Is there an automated way of repairing missing file-extensions on a large number (40,000) of files?

A few days ago a friend brought me her laptop, with her files/documents seriously messed up.

She broke up with her boyfriend 2 weeks ago and he took it badly.

It wasn’t after he had left that she realized her laptop was still in his apartment.

He returned the laptop 3 days later, but meanwhile he had messed with it.

Apparently he knew (or guessed) her password and had some “fun”.

All her documents/pictures/videos in My Documents/My Videos/My Pictures have been renamed to (random) 10-character names and the file-extensions removed.

All files have also been moved in a single folder (called “Fuck you”) inside My Documents and the original folder-structure has been deleted.
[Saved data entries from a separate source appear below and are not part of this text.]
===== src/alte_pkg.sv =====
// Shared types and codes for the array list table engine.
`default_nettype none

package alte_pkg;

  typedef enum logic [2:0] {
    OP_APPEND     = 3'd0,
    OP_INSERT     = 3'd1,
    OP_DEL_SHIFT  = 3'd2,
    OP_DEL_SWAP   = 3'd3,
    OP_FIND_EQ    = 3'd4,
    OP_FIND_RANGE = 3'd5
  } op_t;

  typedef enum logic [1:0] {
    ST_OK       = 2'd0,
    ST_FULL     = 2'd1,
    ST_BADPOS   = 2'd2,
    ST_NOTFOUND = 2'd3
  } status_t;

  localparam int unsigned OP_W     = 3;
  localparam int unsigned POS_W    = 7;
  localparam int unsigned VAL_W    = 32;
  localparam int unsigned STATUS_W = 2;
  localparam int unsigned FOUND_W  = 6;
  localparam int unsigned COUNT_W  = 7;
  localparam int unsigned CAP_W    = 7;
  localparam logic [CAP_W-1:0] CAP_RESET = 7'd64;

endpackage

`default_nettype wire


===== src/alte_if.sv =====
// Request and result channel interfaces for the array list table engine.
`default_nettype none

interface alte_in_if;
  logic                                    valid;
  logic                                    ready;
  logic        [alte_pkg::OP_W-1:0]        operation;
  logic        [alte_pkg::POS_W-1:0]       position;
  logic signed [alte_pkg::VAL_W-1:0]       value;
  logic signed [alte_pkg::VAL_W-1:0]       range_low;
  logic signed [alte_pkg::VAL_W-1:0]       range_high;

  modport source (output valid, operation, position, value, range_low, range_high,
                  input ready);
  modport sink   (input valid, operation, position, value, range_low, range_high,
                  output ready);
endinterface

interface alte_out_if;
  logic                                valid;
  logic                                ready;
  logic [alte_pkg::STATUS_W-1:0]       status;
  logic [alte_pkg::FOUND_W-1:0]        found_index;
  logic [alte_pkg::COUNT_W-1:0]        entry_count;

  modport source (output valid, status, found_index, entry_count, input ready);
  modport sink   (input valid, status, found_index, entry_count, output ready);
endinterface

`default_nettype wire


===== src/array_list_table_engine_unit.sv =====
// Top level of the array list table engine: list memory, sequencer and result register.
// A packed list of up to MAX_ENTRIES signed Q16.16 words kept in one entry memory
// (one write and one registered read per cycle) with a used-entry count. Each request
// gives one result. Append, bad-position and full errors, unused codes, insert at the
// end, shifting delete of the last entry and searches of an empty list go from
// acceptance straight to S_DONE. Shifting insert at a position below the count,
// shifting delete below the last entry, swap delete and searches walk entries in
// S_WALK, then S_FLUSH (insert also S_FINAL); a search ends at its first match. Every moved or
// compared entry passes the memory read port once, one entry per cycle. A new request
// is taken as soon as the previous one has reached the result register, even while
// that result still waits to be taken. The capacity register resets to 64; the user
// writes it through cfg_we/cfg_wdata only while idle, which the block does not enforce.
`default_nettype none

module array_list_table_engine_unit #(
  parameter int unsigned MAX_ENTRIES = 64
) (
  input  wire                              clk,
  input  wire                              rst_n,
  input  wire                              cfg_we,
  input  wire [alte_pkg::CAP_W-1:0]        cfg_wdata,
  alte_in_if.sink                          in_ch,
  alte_out_if.source                       out_ch
);

  localparam int unsigned CW   = $clog2(MAX_ENTRIES + 1);
  localparam int unsigned AW   = $clog2(MAX_ENTRIES);
  localparam int unsigned CMPW = (CW > alte_pkg::POS_W) ? CW : alte_pkg::POS_W;

  typedef enum logic [4:0] {
    S_IDLE  = 5'b00001,
    S_WALK  = 5'b00010,
    S_FLUSH = 5'b00100,
    S_FINAL = 5'b01000,
    S_DONE  = 5'b10000
  } state_t;

  state_t                          state_r, state_nxt;
  logic [CW-1:0]                   count_r, count_nxt;
  logic [alte_pkg::CAP_W-1:0]      cap_r;
  logic [alte_pkg::OP_W-1:0]       op_r, op_nxt;
  logic [AW-1:0]                   pos_r, pos_nxt;
  logic signed [31:0]              val_r, val_nxt;
  logic signed [31:0]              lo_r, lo_nxt;
  logic signed [31:0]              hi_r, hi_nxt;
  logic [AW-1:0]                   cur_r, cur_nxt;
  logic [AW-1:0]                   end_r, end_nxt;
  logic                            up_r, up_nxt;
  logic                            pipe_v_r, pipe_v_nxt;
  logic [AW-1:0]                   pipe_addr_r, pipe_addr_nxt;
  alte_pkg::status_t               status_r, status_nxt;
  logic [AW-1:0]                   found_r, found_nxt;
  logic signed [31:0]              rdata_r;
  logic                            out_valid_r, out_valid_nxt;
  alte_pkg::status_t               out_status_r;
  logic [alte_pkg::FOUND_W-1:0]    out_found_r;
  logic [alte_pkg::COUNT_W-1:0]    out_count_r;
  logic                            out_load;

  logic [31:0]                     mem [MAX_ENTRIES];
  logic                            mem_we;
  logic [AW-1:0]                   mem_waddr;
  logic [31:0]                     mem_wdata;
  logic                            mem_re;

  logic                            in_acc;
  logic [CMPW-1:0]                 pos_x, n_x, cap_x, max_x, nm1_x;
  logic [CW-1:0]                   cnt_m1;
  logic [AW-1:0]                   pos_a, nm1_a;
  logic                            full;
  logic                            is_search;
  logic                            hit;

  assign in_ch.ready = (state_r == S_IDLE);
  assign in_acc      = in_ch.valid && in_ch.ready;

  assign pos_x  = CMPW'(in_ch.position);
  assign n_x    = CMPW'(count_r);
  assign cap_x  = CMPW'(cap_r);
  assign max_x  = CMPW'(MAX_ENTRIES);
  assign cnt_m1 = count_r - CW'(1);
  assign nm1_x  = CMPW'(cnt_m1);
  assign nm1_a  = cnt_m1[AW-1:0];
  assign pos_a  = pos_x[AW-1:0];
  assign full   = (n_x >= cap_x) || (n_x >= max_x);

  assign is_search = (op_r == alte_pkg::OP_FIND_EQ) || (op_r == alte_pkg::OP_FIND_RANGE);
  assign hit = pipe_v_r && is_search &&
               ((op_r == alte_pkg::OP_FIND_EQ) ? (rdata_r == val_r)
                                               : ((rdata_r >= lo_r) && (rdata_r <= hi_r)));
  assign out_load = (state_r == S_DONE) && (!out_valid_r || out_ch.ready);

  always_comb begin
    state_nxt     = state_r;
    count_nxt     = count_r;
    op_nxt        = op_r;
    pos_nxt       = pos_r;
    val_nxt       = val_r;
    lo_nxt        = lo_r;
    hi_nxt        = hi_r;
    cur_nxt       = cur_r;
    end_nxt       = end_r;
    up_nxt        = up_r;
    pipe_v_nxt    = 1'b0;
    pipe_addr_nxt = pipe_addr_r;
    status_nxt    = status_r;
    found_nxt     = found_r;
    mem_we        = 1'b0;
    mem_waddr     = pipe_addr_r;
    mem_wdata     = rdata_r;
    mem_re        = 1'b0;
    out_valid_nxt = out_valid_r && !out_ch.ready;

    // shift data trailing one read behind
    if (pipe_v_r && !is_search) begin
      mem_we = 1'b1;
    end

    unique case (state_r)
      S_IDLE: begin
        if (in_acc) begin
          op_nxt     = in_ch.operation;
          pos_nxt    = pos_a;
          val_nxt    = in_ch.value;
          lo_nxt     = in_ch.range_low;
          hi_nxt     = in_ch.range_high;
          status_nxt = alte_pkg::ST_OK;
          found_nxt  = '0;
          state_nxt  = S_DONE;
          unique case (in_ch.operation)
            alte_pkg::OP_APPEND: begin
              if (full) begin
                status_nxt = alte_pkg::ST_FULL;
              end else begin
                mem_we    = 1'b1;
                mem_waddr = count_r[AW-1:0];
                mem_wdata = in_ch.value;
                count_nxt = count_r + CW'(1);
              end
            end
            alte_pkg::OP_INSERT: begin
              if (pos_x > n_x) begin
                status_nxt = alte_pkg::ST_BADPOS;
              end else if (full) begin
                status_nxt = alte_pkg::ST_FULL;
              end else begin
                count_nxt = count_r + CW'(1);
                if (pos_x == n_x) begin
                  mem_we    = 1'b1;
                  mem_waddr = count_r[AW-1:0];
                  mem_wdata = in_ch.value;
                end else begin
                  cur_nxt   = nm1_a;
                  end_nxt   = pos_a;
                  up_nxt    = 1'b0;
                  state_nxt = S_WALK;
                end
              end
            end
            alte_pkg::OP_DEL_SHIFT: begin
              if (pos_x >= n_x) begin
                status_nxt = alte_pkg::ST_BADPOS;
              end else begin
                count_nxt = cnt_m1;
                if (pos_x != nm1_x) begin
                  cur_nxt   = pos_a + AW'(1);
                  end_nxt   = nm1_a;
                  up_nxt    = 1'b1;
                  state_nxt = S_WALK;
                end
              end
            end
            alte_pkg::OP_DEL_SWAP: begin
              if (pos_x >= n_x) begin
                status_nxt = alte_pkg::ST_BADPOS;
              end else begin
                count_nxt = cnt_m1;
                cur_nxt   = nm1_a;
                end_nxt   = nm1_a;
                up_nxt    = 1'b1;
                state_nxt = S_WALK;
              end
            end
            alte_pkg::OP_FIND_EQ, alte_pkg::OP_FIND_RANGE: begin
              status_nxt = alte_pkg::ST_NOTFOUND;
              if (count_r != '0) begin
                cur_nxt   = '0;
                end_nxt   = nm1_a;
                up_nxt    = 1'b1;
                state_nxt = S_WALK;
              end
            end
            default: begin
            end
          endcase
        end
      end
      S_WALK: begin
        mem_re     = 1'b1;
        pipe_v_nxt = 1'b1;
        cur_nxt    = up_r ? (cur_r + AW'(1)) : (cur_r - AW'(1));
        unique case (op_r)
          alte_pkg::OP_INSERT:    pipe_addr_nxt = cur_r + AW'(1);
          alte_pkg::OP_DEL_SHIFT: pipe_addr_nxt = cur_r - AW'(1);
          alte_pkg::OP_DEL_SWAP:  pipe_addr_nxt = pos_r;
          default:                pipe_addr_nxt = cur_r;
        endcase
        if (hit) begin
          status_nxt = alte_pkg::ST_OK;
          found_nxt  = pipe_addr_r;
          pipe_v_nxt = 1'b0;
          state_nxt  = S_DONE;
        end else if (cur_r == end_r) begin
          state_nxt = S_FLUSH;
        end
      end
      S_FLUSH: begin
        if (hit) begin
          status_nxt = alte_pkg::ST_OK;
          found_nxt  = pipe_addr_r;
        end
        state_nxt = (op_r == alte_pkg::OP_INSERT) ? S_FINAL : S_DONE;
      end
      S_FINAL: begin
        mem_we    = 1'b1;
        mem_waddr = pos_r;
        mem_wdata = val_r;
        state_nxt = S_DONE;
      end
      S_DONE: begin
        if (out_load) begin
          out_valid_nxt = 1'b1;
          state_nxt     = S_IDLE;
        end
      end
      default: begin
        state_nxt = S_IDLE;
      end
    endcase
  end

  always_ff @(posedge clk) begin
    if (!rst_n) begin
      state_r     <= S_IDLE;
      count_r     <= '0;
      cap_r       <= alte_pkg::CAP_RESET;
      pipe_v_r    <= 1'b0;
      out_valid_r <= 1'b0;
    end else begin
      state_r     <= state_nxt;
      count_r     <= count_nxt;
      pipe_v_r    <= pipe_v_nxt;
      out_valid_r <= out_valid_nxt;
      if (cfg_we) begin
        cap_r <= cfg_wdata;
      end
    end
  end

  always_ff @(posedge clk) begin
    op_r        <= op_nxt;
    pos_r       <= pos_nxt;
    val_r       <= val_nxt;
    lo_r        <= lo_nxt;
    hi_r        <= hi_nxt;
    cur_r       <= cur_nxt;
    end_r       <= end_nxt;
    up_r        <= up_nxt;
    pipe_addr_r <= pipe_addr_nxt;
    status_r    <= status_nxt;
    found_r     <= found_nxt;
    if (out_load) begin
      out_status_r <= status_r;
      out_found_r  <= alte_pkg::FOUND_W'(found_r);
      out_count_r  <= alte_pkg::COUNT_W'(count_r);
    end
  end

  always_ff @(posedge clk) begin
    if (mem_we) begin
      mem[mem_waddr] <= mem_wdata;
    end
    if (mem_re) begin
      rdata_r <= mem[cur_r];
    end
  end

  assign out_ch.valid       = out_valid_r;
  assign out_ch.status      = out_status_r;
  assign out_ch.found_index = out_found_r;
  assign out_ch.entry_count = out_count_r;

  a_accept_leaves_idle: assert property (@(posedge clk) disable iff (!rst_n)
    in_acc |=> (state_r != S_IDLE))
    else $error("accepted request did not start work");

  a_done_loads_result: assert property (@(posedge clk) disable iff (!rst_n)
    out_load |=> out_valid_r)
    else $error("finished request did not reach result register");

  a_count_only_on_accept: assert property (@(posedge clk) disable iff (!rst_n)
    !in_acc |=> $stable(count_r))
    else $error("entry count changed without a request");

  a_no_rw_overlap: assert property (@(posedge clk) disable iff (!rst_n)
    (mem_re && mem_we) |-> (mem_waddr != cur_r))
    else $error("shift write and read hit the same entry");

endmodule

`default_nettype wire

===== src/flat_wrapper.sv =====
// flat-port wrapper written by rule: the top's interface ports become plain ports
module array_list_table_engine_unit_flat 
#(
  parameter int unsigned MAX_ENTRIES = 64
)
  (clk, rst_n, cfg_we, cfg_wdata, in_ch_valid, in_ch_operation, in_ch_position, in_ch_value, in_ch_range_low, in_ch_range_high, in_ch_ready, out_ch_valid, out_ch_status, out_ch_found_index, out_ch_entry_count, out_ch_ready);
  alte_in_if in_ch_i ();
  alte_out_if out_ch_i ();
  input  wire clk;
  input  wire rst_n;
  input  wire cfg_we;
  input  wire [alte_pkg::CAP_W-1:0] cfg_wdata;
  input wire logic [$bits(in_ch_i.valid)-1:0] in_ch_valid;
  input wire logic [$bits(in_ch_i.operation)-1:0] in_ch_operation;
  input wire logic [$bits(in_ch_i.position)-1:0] in_ch_position;
  input wire logic [$bits(in_ch_i.value)-1:0] in_ch_value;
  input wire logic [$bits(in_ch_i.range_low)-1:0] in_ch_range_low;
  input wire logic [$bits(in_ch_i.range_high)-1:0] in_ch_range_high;
  output wire logic [$bits(in_ch_i.ready)-1:0] in_ch_ready;
  output wire logic [$bits(out_ch_i.valid)-1:0] out_ch_valid;
  output wire logic [$bits(out_ch_i.status)-1:0] out_ch_status;
  output wire logic [$bits(out_ch_i.found_index)-1:0] out_ch_found_index;
  output wire logic [$bits(out_ch_i.entry_count)-1:0] out_ch_entry_count;
  input wire logic [$bits(out_ch_i.ready)-1:0] out_ch_ready;
  assign in_ch_i.valid = in_ch_valid;
  assign in_ch_i.operation = in_ch_operation;
  assign in_ch_i.position = in_ch_position;
  assign in_ch_i.value = in_ch_value;
  assign in_ch_i.range_low = in_ch_range_low;
  assign in_ch_i.range_high = in_ch_range_high;
  assign in_ch_ready = in_ch_i.ready;
  assign out_ch_valid = out_ch_i.valid;
  assign out_ch_status = out_ch_i.status;
  assign out_ch_found_index = out_ch_i.found_index;
  assign out_ch_entry_count = out_ch_i.entry_count;
  assign out_ch_i.ready = out_ch_ready;
  array_list_table_engine_unit #(.MAX_ENTRIES(MAX_ENTRIES)) u_core (.clk(clk), .rst_n(rst_n), .cfg_we(cfg_we), .cfg_wdata(cfg_wdata), .in_ch(in_ch_i), .out_ch(out_ch_i));
endmodule

===== config.mk =====
export PLATFORM = sky130hd
export DESIGN_NAME = array_list_table_engine_unit_flat
export DESIGN_NICKNAME = d
export VERILOG_FILES = /design/src/alte_pkg.sv /design/src/alte_if.sv /design/src/array_list_table_engine_unit.sv /design/src/flat_wrapper.sv
export SDC_FILE = /design/constraint.sdc
export NUM_CORES = 2
export LEC_CHECK = 0
export ABC_AREA = 1
export ABC_CLOCK_PERIOD_IN_PS = 5900
export BUFFER_PORTS_ARGS = -buffer_cell sky130_fd_sc_hd__buf_2
export CAP_MARGIN = 25
export CORE_MARGIN = 4
export CORE_UTILIZATION = 40
export DETAILED_ROUTE_END_ITERATION = 8
export SYNTH_ARGS = -nofsm -noshare
export SYNTH_HDL_FRONTEND = slang
export SYNTH_SLANG_ARGS = --single-unit

===== constraint.sdc =====
create_clock -name clk -period 5.9 [get_ports clk]
set_input_delay 1.18 -clock clk [delete_from_list [all_inputs] [get_ports clk]]
set_output_delay 1.18 -clock clk [all_outputs]
set_load 0.03 [all_outputs]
For good measure the PowerShell script he used (it was still sitting in the Downloads folder, so I could read through it and see what it had done) also scanned the whole C: drive for any other .DOC?, .XLS? and .PDF files and gave them the same treatment.

Last but not least: Her My Documents was under OneDrive control and the script deleted all online files in OneDrive and then let the new mess sync to OneDrive.

Unfortunately the OneDrive copy was her only backup…

I realize the filenames can’t be recovered, but just getting the file-extensions restored would be a life-saver for her.

At least she can then separate pictures, videos and documents.

Especially getting the Word, Excel and PDF files identified is important, as she needs some of those to do her taxes, which are due in a few weeks.

Doing it by hand (e.g. using the file command in Linux or macOS, or a hex-editor to identify the file-type) is a daunting task as there are about 40,000 files (about 90% pictures).

Does anyone have a means of doing this quickly and mostly automated?

If there is (for some document types) a method of retrieving the internal document-name (e.g the title of a Word document) and change the filename accordingly that would also be of interest.

I have Windows, macOS and Linux systems at my disposal.